▶ _Required work_: Give again, word for word, every line in the entries below from the line with "powerDensity_nw_per_um2: 561" up to and including the line with "antenna_found_initial: 2", and no other line.

▶ _Records for the exercise_:
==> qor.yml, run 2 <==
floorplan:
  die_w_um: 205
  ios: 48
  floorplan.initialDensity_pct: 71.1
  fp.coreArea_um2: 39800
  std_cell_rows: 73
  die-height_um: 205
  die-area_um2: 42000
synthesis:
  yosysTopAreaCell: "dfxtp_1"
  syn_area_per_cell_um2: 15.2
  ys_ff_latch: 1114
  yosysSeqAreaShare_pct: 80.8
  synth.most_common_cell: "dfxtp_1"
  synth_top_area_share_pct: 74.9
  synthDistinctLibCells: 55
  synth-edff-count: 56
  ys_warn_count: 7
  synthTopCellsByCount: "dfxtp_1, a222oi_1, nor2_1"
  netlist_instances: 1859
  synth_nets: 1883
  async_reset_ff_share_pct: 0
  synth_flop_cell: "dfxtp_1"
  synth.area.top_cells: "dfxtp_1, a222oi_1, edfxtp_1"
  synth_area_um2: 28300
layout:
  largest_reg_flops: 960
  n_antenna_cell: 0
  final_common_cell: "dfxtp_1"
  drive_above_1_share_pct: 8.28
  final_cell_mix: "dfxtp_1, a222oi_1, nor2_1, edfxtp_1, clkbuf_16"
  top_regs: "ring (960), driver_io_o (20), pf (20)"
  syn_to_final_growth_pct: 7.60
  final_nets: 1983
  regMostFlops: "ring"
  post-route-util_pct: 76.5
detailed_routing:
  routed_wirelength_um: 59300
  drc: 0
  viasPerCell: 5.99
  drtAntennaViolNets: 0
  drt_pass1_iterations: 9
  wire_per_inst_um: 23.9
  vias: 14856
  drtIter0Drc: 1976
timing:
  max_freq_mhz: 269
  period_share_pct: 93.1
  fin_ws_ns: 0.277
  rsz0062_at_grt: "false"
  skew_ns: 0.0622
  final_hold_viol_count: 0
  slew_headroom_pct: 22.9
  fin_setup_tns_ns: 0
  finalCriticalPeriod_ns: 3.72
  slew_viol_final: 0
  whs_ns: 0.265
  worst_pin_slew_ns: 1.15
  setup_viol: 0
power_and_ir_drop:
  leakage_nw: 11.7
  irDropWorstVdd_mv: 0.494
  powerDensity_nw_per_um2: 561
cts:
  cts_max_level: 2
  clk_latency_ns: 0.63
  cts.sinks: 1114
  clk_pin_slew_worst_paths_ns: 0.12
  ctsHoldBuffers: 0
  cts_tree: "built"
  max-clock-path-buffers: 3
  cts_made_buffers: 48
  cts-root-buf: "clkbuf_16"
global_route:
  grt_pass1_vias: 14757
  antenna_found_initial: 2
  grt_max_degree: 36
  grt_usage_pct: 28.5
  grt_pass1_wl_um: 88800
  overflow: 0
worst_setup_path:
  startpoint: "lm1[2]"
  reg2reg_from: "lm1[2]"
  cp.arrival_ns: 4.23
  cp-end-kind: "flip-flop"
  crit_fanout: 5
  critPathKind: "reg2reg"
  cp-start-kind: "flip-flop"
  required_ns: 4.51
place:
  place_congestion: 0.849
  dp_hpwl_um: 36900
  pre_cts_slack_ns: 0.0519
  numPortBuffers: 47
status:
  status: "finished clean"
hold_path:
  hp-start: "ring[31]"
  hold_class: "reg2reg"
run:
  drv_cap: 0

▶ _Output below_:
  powerDensity_nw_per_um2: 561
cts:
  cts_max_level: 2
  clk_latency_ns: 0.63
  cts.sinks: 1114
  clk_pin_slew_worst_paths_ns: 0.12
  ctsHoldBuffers: 0
  cts_tree: "built"
  max-clock-path-buffers: 3
  cts_made_buffers: 48
  cts-root-buf: "clkbuf_16"
global_route:
  grt_pass1_vias: 14757
  antenna_found_initial: 2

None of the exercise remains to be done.